アンビセンスコルミオウイルスの発見に関するプレプリントを公開しました!
Identification of ambisense kolmioviruses
Mai Kishimoto, Sakiho Imai, Manabu Igarashi, Masayuki Horie
https://doi.org/10.1101/2025.01.08.631871
D型肝炎ウイルス(HDV)に代表されるコルミオウイルス(注1)は、環状マイナス鎖RNAをゲノムとして持つウイルスです。コルミオウイルスのゲノムは非常にユニークで、約1,500-1,700塩基ととても小さく、DAgと呼ばれるひとつの遺伝子しかコードしていません。さらにゲノムの約70%が自己相補性を持っています。そのため、コルミオウイルスのゲノムの進化には強い制約があると考えられていました。
1970年代にHDVが発見されて以来、40年もの間近縁のウイルスは見つかっていませんでした。しかし、2018年以降に様々な脊椎動物や無脊椎動物からコルミオウイルスが発見されました。しかし、以前の研究では全長ゲノムを決定できていないコルミオウイルスも存在していました。その一例がカナリアコルミオウイルス(scKoV)で、この以前に私たちの研究において発見されたウイルスです(Iwamoto et al., Virus Evol. 2021)が、全長ゲノム配列は決定されていませんでした。
本研究では公共RNA-seqデータの網羅的な解析により、scKoVの全長配列を決定することに成功しました。
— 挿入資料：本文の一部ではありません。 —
What follows belongs to an exercise in optimizing a design on an open flow for small area, a short achievable clock period and few clock cycles per item; a production flow would make more cautious choices.
At most, simulation tests tie the RTL to the original design; equivalence was not proved.

// geofence
module geofence (clk,
                 reset,
                 X,
                 Y,
                 valid,
                 is_inside);
make LEC_CHECK=0 CAP_MARGIN=20 CORE_MARGIN=2 CORE_UTILIZATION=40 SLEW_MARGIN=20 SYNTH_HIERARCHICAL=1 SYNTH_MINIMUM_KEEP_SIZE=0 finish   # period 7.5 ns
run.sh (not shown) runs the stock make flow with config.mk's settings and CLKGATE_MAP_FILE= SYNTH_SCRIPT=/design/flow/synth_recipe.tcl, a recipe that flattens the netlist after the stock synthesis.
Testbench counts at the start, summed over its fixed seeds: cycles 28,800, tests 3,200.
Rerun with:
--- a/flow/config.mk
+++ b/flow/config.mk
@@ -10,0 +11 @@
+export SETUP_SLACK_MARGIN = 2.0
The new run passed the timing, design-rule and antenna checks. Via count grows by 5.3%. Die area stays the same. Design area grows by 6.2%. Synthesized cell count stays the same. Critical path depth grows by 1. Maximum frequency grows by 7.1%. Non-clock buffer count grows by 89. Global-route usage grows by 0.64 points.
Rerun with:
--- a/flow/config.mk
+++ b/flow/config.mk
@@ -11 +11 @@
-export SETUP_SLACK_MARGIN = 2.0
+export SETUP_SLACK_MARGIN = 3.0
Outcome: The new run produced a clean layout. Flip-flop and latch count does not change. Setup slack is about the same. Cell area shrinks by 2.2%. Critical path depth stays the same.

Setup of nickel:
geofence, a different RTL version from the one above (not shown whole).
Size in the first run: roughly 1,400 cells after synthesis, roughly 24 I/O pins, about 0.014 sq mm of cells after synthesis.
## geofence
module geofence (clk,
                 reset,
                 X,
                 Y,
                 valid,
                 is_inside);
    input clk;
    input reset;
    input [9:0] X;
    input [9:0] Y;
    output valid;
    output is_inside;
    reg [3:0] cnt;
    reg [9:0] px, py;
    reg [10:0] ux, uy, sx, sy, ex, ey;    
    reg ins, vld;
    wire cs, ce;
    wire [9:0] nsx = ~sx[9:0], nex = ~ex[9:0], nuy = ~uy[9:0];
    CrossProduct C0 (.ax(sx), .ay(sy), .bx(ux), .by(uy), .nax(nsx), .nby(nuy), .pos(cs));
    CrossProduct C1 (.ax(ex), .ay(ey), .bx(ux), .by(uy), .nax(nex), .nby(nuy), .pos(ce));
    assign valid = vld;
    assign is_inside = ins;
    always @(posedge clk or posedge reset) begin
        if (reset) begin
            cnt <= 4'd0;
            vld <= 1'b0;
        end else begin
            cnt <= (cnt == 4'd8) ? 4'd0 : cnt + 4'd1;
            vld <= (cnt == 4'd7);
        end
    end
    wire [10:0] dx = {1'b0, X} - {1'b0, px};
    wire [10:0] dy = {1'b0, Y} - {1'b0, py};
    wire [9:0] lx, ly;    
    assign lx[0] = 1'b0;
    assign ly[0] = 1'b0;
    genvar j;
    generate
        for (j = 1; j < 10; j = j + 1) begin : neg
            assign lx[j] = lx[j-1] | dx[j-1];
            assign ly[j] = ly[j-1] | dy[j-1];
        end
    endgenerate
    wire [9:0] mx = dx[9:0] ^ ({10{dx[10]}} & lx);
    wire [9:0] my = dy[9:0] ^ ({10{dy[10]}} & ly);
    wire place = cnt >= 4'd3 && cnt <= 4'd7;
    always @(posedge clk) begin
        if (cnt == 4'd0) begin
            px <= X;
            py <= Y;
        end
        ux <= {dx[10], mx};
        uy <= {dy[10], my};
        if (cnt == 4'd2 || (place && !cs && !ce)) begin
            sx <= ux;
            sy <= uy;
        end
        if (cnt == 4'd2 || (place && cs && ce)) begin
  ...
make LEC_CHECK=0 CAP_MARGIN=20 CORE_MARGIN=2 CORE_UTILIZATION=40 CTS_BUF_LIST='sky130_fd_sc_hd__clkbuf_4 sky130_fd_sc_hd__clkbuf_8' SETUP_SLACK_MARGIN=1.5 SLEW_MARGIN=20 SYNTH_HIERARCHICAL=1 SYNTH_MINIMUM_KEEP_SIZE=0 finish   # period 7.5 ns
Testbench counts of nickel, summed over its fixed seeds: cycles 28,800, tests 3,200.
Inputs modified between nickel and lagoon:
==> flow/flow/run.sh (new file) <==
#!/bin/bash
# The standard layout (standard.sh), with one change: the input and output
# ports are buffered with sky130_fd_sc_hd__buf_1 instead of the default port
# buffer cell. standard.sh's full output goes to flow.log; ORFS keeps each
# step's own log under orfs/logs/.
set -o pipefail
export BUFFER_PORTS_ARGS="-buffer_cell sky130_fd_sc_hd__buf_1"
bash standard.sh > flow.log 2>&1
==> flow/standard.sh (new file) <==
#!/bin/bash
# synth_recipe.tcl (not shown) runs the flow's synth.tcl, then flattens the netlist and writes it again
# the make line also repeats each setting of config.mk as NAME=value (left out here)
make -C /OpenROAD-flow-scripts/flow DESIGN_CONFIG=/design/flow/config.mk WORK_HOME=/design/flow/orfs CLKGATE_MAP_FILE= SYNTH_SCRIPT=/design/flow/synth_recipe.tcl "${@:-finish}"
--- a/flow/config.mk
+++ b/flow/config.mk
@@ -10,5 +10,5 @@
 export CORE_UTILIZATION = 40
 export CTS_BUF_LIST = sky130_fd_sc_hd__clkbuf_4 sky130_fd_sc_hd__clkbuf_8
-export SETUP_SLACK_MARGIN = 1.5
+export SETUP_SLACK_MARGIN = 2.5
 export SLEW_MARGIN = 20
 export SYNTH_HIERARCHICAL = 1
removed: flow/run.sh
--- outcome ---
Cell area after placement (lagoon over nickel): decrease, about 0.6%
Between lagoon and nickel, the difference in share of the final layout cell area in sequential cells is negligible.
### lagoon -> tundra
==> flow/run.sh (new file) <==
#!/bin/bash
# synth_recipe.tcl (not shown) runs the flow's synth.tcl, then flattens the netlist and writes it again
# the make line also repeats each setting of config.mk as NAME=value (left out here)
make -C /OpenROAD-flow-scripts/flow DESIGN_CONFIG=/design/flow/config.mk WORK_HOME=/design/flow/orfs CLKGATE_MAP_FILE= SYNTH_SCRIPT=/design/flow/synth_recipe.tcl finish
removed: flow/flow/run.sh
removed: flow/standard.sh
==> notes.md <==
The final layout from tundra, which completed every stage, passed the timing, design-rule and antenna checks at the end of the flow.
For lagoon, the highest-delay cell along the critical path was sky130_fd_sc_hd__fa_1, unlike tundra, where it was sky130_fd_sc_hd__fa_2.
tundra vs lagoon, post-layout utilization of the core went up by 0.30 points.
Compared with lagoon, in tundra first-pass GRT wire length up 0.57%; path length in cells of the critical path up 2.
--- input diff tundra..amber ---
--- a/flow/config.mk
+++ b/flow/config.mk
@@ -10,5 +10,5 @@
 export CORE_UTILIZATION = 40
 export CTS_BUF_LIST = sky130_fd_sc_hd__clkbuf_4 sky130_fd_sc_hd__clkbuf_8
-export SETUP_SLACK_MARGIN = 2.5
+export SETUP_SLACK_MARGIN = 2.0
 export SLEW_MARGIN = 20
 export SYNTH_HIERARCHICAL = 1
## What came out
Between amber and tundra, total setup buffers inserted after CTS is lower for tundra, amber comes in above that.
In terms of minimum hold slack, tundra and amber differ only marginally.
Compared with tundra, amber shows a higher final net count.
amber ends up with a non-clock buffer count that is about 17% higher than in tundra.
The higher worst slack at placement came out of amber.
amber ended up with more standard cells than tundra.

== the baseline ==
geofence, a different RTL version from the one above (not shown whole).
Size in the first run: roughly 1600 cells after synthesis, about 24 I/O pins, roughly 15000 sq um of cells after synthesis.
clock: 7.5 ns
lec_check: 0
cap_margin: 20
core_margin: 2
core_utilization: 40
setup_slack_margin: 3.0
slew_margin: 20
synth_hierarchical: 1
synth_minimum_keep_size: 0
Stock flow here: none of the scripts above is used.
The baseline: no failed stages, no open violations at the end
The inputs of the candidate differ from those of the baseline as listed below.
# the baseline
export LEC_CHECK = 0
export CAP_MARGIN = 20
export CORE_MARGIN = 2
export CORE_UTILIZATION = 40
export SETUP_SLACK_MARGIN = 3.0
export SLEW_MARGIN = 20
export SYNTH_HIERARCHICAL = 1
export SYNTH_MINIMUM_KEEP_SIZE = 0
create_clock -name core_clock -period 7.5 [get_ports {clk}]
# the candidate
export LEC_CHECK = 0
export CAP_MARGIN = 20
export CORE_MARGIN = 2
export CORE_UTILIZATION = 40
export SETUP_SLACK_MARGIN = 2.0
export SLEW_MARGIN = 20
export SYNTH_HIERARCHICAL = 1
export SYNTH_MINIMUM_KEEP_SIZE = 0
create_clock -name core_clock -period 7.5 [get_ports {clk}]
### Flow results
Of the baseline and the candidate, the run reporting the lower headroom to the max-slew limit was the candidate.
Taking the baseline as the reference, in the candidate clock-pin slew of the registers on the worst-case setup and hold paths did not really move, setup slack went up, post-CTS setup-driven buffer insertion count went up.
No run of this note included a check of the RTL's function; only the layout flow was run.

geofence, a different RTL version from the one above (not shown whole).
For scale: about 14000 µm² of cells after synthesis.
Settings: LEC_CHECK=0, CAP_MARGIN=20, CORE_MARGIN=2, CORE_UTILIZATION=40, CTS_BUF_LIST=sky130_fd_sc_hd__clkbuf_2 sky130_fd_sc_hd__clkbuf_4 sky130_fd_sc_hd__clkbuf_8, SETUP_SLACK_MARGIN=1.5, SLEW_MARGIN=20, SYNTH_HIERARCHICAL=1, SYNTH_MINIMUM_KEEP_SIZE=0; clock period 7.5 ns.
Testbench counts at the start, summed over its fixed seeds: cycles 28,800, tests 3,200.
Rerun with:
CORE_UTILIZATION = 50   (was 40)
CTS_BUF_LIST = sky130_fd_sc_hd__clkbuf_4 sky130_fd_sc_hd__clkbuf_8   (was sky130_fd_sc_hd__clkbuf_2 sky130_fd_sc_hd__clkbuf_4 sky130_fd_sc_hd__clkbuf_8)
Design area falls by 1.2%.
Register-to-register slack got worse by 0.06 ns.

Starting RTL as in the previous note.
make LEC_CHECK=0 CAP_MARGIN=0 CORE_MARGIN=2 CORE_UTILIZATION=40 CTS_BUF_LIST='sky130_fd_sc_hd__clkbuf_4 sky130_fd_sc_hd__clkbuf_8' SETUP_SLACK_MARGIN=1.5 SLEW_MARGIN=0 SYNTH_HIERARCHICAL=1 SYNTH_MINIMUM_KEEP_SIZE=0 finish   # period 7.5 ns
The starting point completed with no timing, DRC or antenna violations.
Testbench counts at the start, summed over its fixed seeds: cycles 28,800, tests 3,200.
Then changed:
- CAP_MARGIN: 0 -> 20
- SETUP_SLACK_MARGIN: 1.5 -> 1.4
- SLEW_MARGIN: 0 -> 20
- clock skew hardly moves
- die area is unchanged
- critical path depth stays the same
- non-clock buffer count is unchanged
- first-iteration DRC count drops by 3.3%
- flip-flop and latch count stays the same
- sequential share of layout area is about the same
- wire length stays flat
- count of clock-buffer cells in the layout is unchanged
Then changed:
- SETUP_SLACK_MARGIN: 1.4 -> 1.6
After rerunning: The new run ran to the end with no violations; worst setup slack gains 0.16 ns; clock skew stays flat; via count rises slightly; clock-buffer cell count is unchanged; wire length rises slightly; global-route usage hardly moves; flip-flop and latch count does not change; sequential share of layout area falls by 0.22 points; final cell count rises slightly; critical path depth falls by 1; cell area rises slightly.
Then changed:
- SETUP_SLACK_MARGIN: 1.6 -> 1.5
The changed run completed with no timing, DRC or antenna violations. Design area drops slightly. Critical path depth rose by 1. Clock skew stays flat.

## pepper
geofence, a different RTL version from the one above (not shown whole).
For scale: ~1,300 cells after synthesis, ~14,000 sq um of cells after synthesis.
==> flow/config.mk <==
export PLATFORM = sky130hd
export DESIGN_NAME = geofence
export DESIGN_NICKNAME = geofence
export VERILOG_FILES = /design/flow/design.v
export SDC_FILE = /design/flow/constraint.sdc
export NUM_CORES = 4
export LEC_CHECK = 0
export CAP_MARGIN = 20
export CORE_MARGIN = 2
export CORE_UTILIZATION = 40
export SETUP_SLACK_MARGIN = 2.0
export SLEW_MARGIN = 20
export SYNTH_HIERARCHICAL = 1
export SYNTH_MINIMUM_KEEP_SIZE = 0
==> flow/constraint.sdc <==
create_clock -name core_clock -period 7.5 [get_ports {clk}]
set_input_delay 1.5000 -clock core_clock [delete_from_list [all_inputs] [get_ports {clk}]]
set_output_delay 1.5000 -clock core_clock [all_outputs]
set_load 0.01 [all_outputs]
Testbench counts of pepper, summed over its fixed seeds: cycles 28,800, tests 3,200.
Edits applied to the flow inputs when going from pepper to maple:
- putting CTS_BUF_LIST at sky130_fd_sc_hd__clkbuf_4 sky130_fd_sc_hd__clkbuf_8 where nothing was set
==> comparison <==
Taking pepper as the reference, in maple critical path data arrival time shows an increase of 0.05 ns, achievable clock frequency about even.
In terms of worst-case register-to-register setup slack, pepper and maple differ only marginally.
Final cell count of maple is on par with pepper.
maple packs its core more loosely than pepper.
Length of the first detailed-routing pass in iterations (higher): maple
diff inputs: maple => fjord
- TNS_END_PERCENT now 10, previously not set
==> comparison <==
When fjord is measured against maple, its cell count along the critical path turns out 1 lower. For fjord, the endpoint of the worst setup timing path was sy[5]$_DFFE_PP_, unlike maple, where it was ey[1]$_DFFE_PP_. Of the two values seen for slowest cell on the critical path, fa_2 was produced by maple and fa_1 by fjord. maple → fjord: minimum clock period after layout grew by 0.018 ns; accumulated negative setup slack flat; register-to-register slack decreased 0.02 ns. Going from maple to fjord, detailed-route DRC error count comparable; final-layout non-clock buffer area share decreased by 0.31 points relative to the old numbers; routed wire length picked up an extra about 0.9%.
#### Input delta (ember over fjord)
- SETUP_SLACK_MARGIN changed from 2.0 to 3.0
- TNS_END_PERCENT removed (was 10)
[summary]
For the worst-case hold slack, ember came in 0.0096 ns lower than fjord did. Looking at the reports, ember completed the entire flow and the layout it produced met the timing, design-rule and antenna checks. fjord → ember: post-detailed-routing wire length now sits lower; net total in the final layout has increased; final clock skew closely matched the old numbers; gate count of the mapped netlist flat. ember vs fjord, actual slew at the worst max-slew pin went up by 0.062 ns.

Setup of before:
Another version of the RTL of geofence (not shown whole).
For scale: about 1,500 cells after synthesis, about 24 I/O pins, roughly 15,000 um2 of cells after synthesis.
Settings: LEC_CHECK=0, ABC_CLOCK_PERIOD_IN_PS=4000, CAP_MARGIN=20, CORE_MARGIN=2, CORE_UTILIZATION=40, SETUP_SLACK_MARGIN=3.0, SLEW_MARGIN=20, SYNTH_HIERARCHICAL=1, SYNTH_MINIMUM_KEEP_SIZE=0; clock period 7.5 ns.
Testbench counts of before, summed over its fixed seeds: cycles 28,800, tests 3,200.
What after does differently from before at the input level:
--- a/flow/config.mk
+++ b/flow/config.mk
@@ -7,3 +7,2 @@
 export LEC_CHECK = 0
-export ABC_CLOCK_PERIOD_IN_PS = 4000
 export CAP_MARGIN = 20
@@ -11,3 +10,2 @@
 export CORE_UTILIZATION = 40
-export SETUP_SLACK_MARGIN = 3.0
 export SLEW_MARGIN = 20
--- outcome ---
after vs before, capturing instance or port of the critical path: sy[3] vs ey[8]. [compare] base=before new=after: routed length on met1 grew by 140 um, final area shrank by about 5%, net count reported at finish shrank by about 2%, total global routing track utilization shrank by 0.86 points, post-cts resize count shrank by 105. Diff before -> after: max-slew headroom at the worst pin now sits lower; initial antenna violation count now sits lower.

## run 1
Another version of the RTL of geofence (not shown whole).
Size: roughly 1400 cells after synthesis, about 24 I/O pins, ~14000 sq um of cells after synthesis.
clock: 7.5 ns
lec_check: 0
cap_margin: 20
core_margin: 2
core_utilization: 40
cts_buf_list: sky130_fd_sc_hd__clkbuf_4 sky130_fd_sc_hd__clkbuf_8
setup_slack_margin: 2.5
slew_margin: 20
synth_hierarchical: 1
synth_minimum_keep_size: 0
Testbench counts of run 1, summed over its fixed seeds: cycles 28,800, tests 3,200.
For run 2, these inputs were changed with respect to run 1:
# run 1
export LEC_CHECK = 0
export CAP_MARGIN = 20
export CORE_MARGIN = 2
export CORE_UTILIZATION = 40
export CTS_BUF_LIST = sky130_fd_sc_hd__clkbuf_4 sky130_fd_sc_hd__clkbuf_8
export SETUP_SLACK_MARGIN = 2.5
export SLEW_MARGIN = 20
export SYNTH_HIERARCHICAL = 1
export SYNTH_MINIMUM_KEEP_SIZE = 0
create_clock -name core_clock -period 7.5 [get_ports {clk}]
# run 2
export LEC_CHECK = 0
export CAP_MARGIN = 20
export CORE_MARGIN = 2
export CORE_UTILIZATION = 40
export CTS_BUF_LIST = sky130_fd_sc_hd__clkbuf_4 sky130_fd_sc_hd__clkbuf_8
export SETUP_SLACK_MARGIN = 1.5
export SLEW_MARGIN = 20
export SYNTH_HIERARCHICAL = 1
export SYNTH_MINIMUM_KEEP_SIZE = 0
create_clock -name core_clock -period 7.5 [get_ports {clk}]
Results
- Every run in the comparison, run 2 and run 1, completed the flow with a clean layout.
- Changes observed in run 2 relative to run 1: clock buffer instance count of the final layout higher, instance count after placement with tap cells included higher.
- Run 1 has a lower number of filler instances in the final layout than run 2.
#### Input delta (run 3 over run 2)
# run 2
export LEC_CHECK = 0
export CAP_MARGIN = 20
export CORE_MARGIN = 2
export CORE_UTILIZATION = 40
export CTS_BUF_LIST = sky130_fd_sc_hd__clkbuf_4 sky130_fd_sc_hd__clkbuf_8
export SETUP_SLACK_MARGIN = 1.5
export SLEW_MARGIN = 20
export SYNTH_HIERARCHICAL = 1
export SYNTH_MINIMUM_KEEP_SIZE = 0
create_clock -name core_clock -period 7.5 [get_ports {clk}]
# run 3
export LEC_CHECK = 0
export CAP_MARGIN = 20
export CORE_MARGIN = 2
export CORE_UTILIZATION = 40
export CTS_BUF_LIST = sky130_fd_sc_hd__clkbuf_4 sky130_fd_sc_hd__clkbuf_8
export SETUP_SLACK_MARGIN = 1.0
export SLEW_MARGIN = 20
export SYNTH_HIERARCHICAL = 1
export SYNTH_MINIMUM_KEEP_SIZE = 0
create_clock -name core_clock -period 7.5 [get_ports {clk}]
Results
For clock-cell share of area, run 3 and run 2 come out practically identical. As of run 3, via count of the first global-routing pass had fallen slightly compared to run 2. Compared with run 2, in run 3 floorplan die height neither gained nor lost much, wire length the detailed router placed on met1 down 330 um, proportion of cell area occupied by registers went up.
[inputs] run 4 vs run 3
# run 3
export LEC_CHECK = 0
export CAP_MARGIN = 20
export CORE_MARGIN = 2
export CORE_UTILIZATION = 40
export CTS_BUF_LIST = sky130_fd_sc_hd__clkbuf_4 sky130_fd_sc_hd__clkbuf_8
export SETUP_SLACK_MARGIN = 1.0
export SLEW_MARGIN = 20
export SYNTH_HIERARCHICAL = 1
export SYNTH_MINIMUM_KEEP_SIZE = 0
create_clock -name core_clock -period 7.5 [get_ports {clk}]
# run 4
export LEC_CHECK = 0
export CAP_MARGIN = 20
export CORE_MARGIN = 2
export CORE_UTILIZATION = 40
export CTS_BUF_LIST = sky130_fd_sc_hd__clkbuf_4 sky130_fd_sc_hd__clkbuf_8
export SETUP_SLACK_MARGIN = 1.75
export SLEW_MARGIN = 20
export SYNTH_HIERARCHICAL = 1
export SYNTH_MINIMUM_KEEP_SIZE = 0
create_clock -name core_clock -period 7.5 [get_ports {clk}]
Results
Number of fill cells ends up higher on run 3.
[compare] base=run 3 new=run 4: final standard cell utilization of the core went up 2.6 points, count of buffer and inverter cells on the critical path lower, final worst hold slack higher.
Delta(setup slack of the critical path after layout, run 4 - run 3) > 0
[compare] base=run 3 new=run 4: final critical delay including setup and external delays now sits lower, number of non-filler instances in the completed layout now sits higher.
Compared run 4 against run 3; clock skew within noise.
Note that the number of non-clock buffers in the layout recorded for run 4 amounts to 2.6 times the value seen in run 3.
さらに、このウイルスの遺伝子発現パターンを解析したところ、なんとこれまでとは極性が逆(すなわち今まではマイナス鎖と呼ばれていた極性)のmRNAを発現することが判明しました。さらにこのmRNAは選択的スプライシングによって、2つのアイソフォームを発現しており、それぞれC末端の配列の異なるORF2aおよびORF2bタンパク質をコードし得ることがわかりました。
本研究により、scKoVは進化の過程において、既知のmRNAとは逆鎖のmRNAの転写および選択的スプライシングという形質を獲得し、多様な遺伝子を発現することが強く示唆されました。このように、進化的に強い制約が存在する小さなゲノムのなかで新規遺伝子を獲得するという、ウイルス学的に新しい概念を提唱することができました。
非常に面白い研究なので、コラムを書きたいと思っています。
注1)以前はデルタウイルス(デルタウイルス属)と呼ばれていましたが、コルミオウイルス科(Komioviridae)が設立され、D型肝炎ウイルスのみがデルタウイルス属となりました。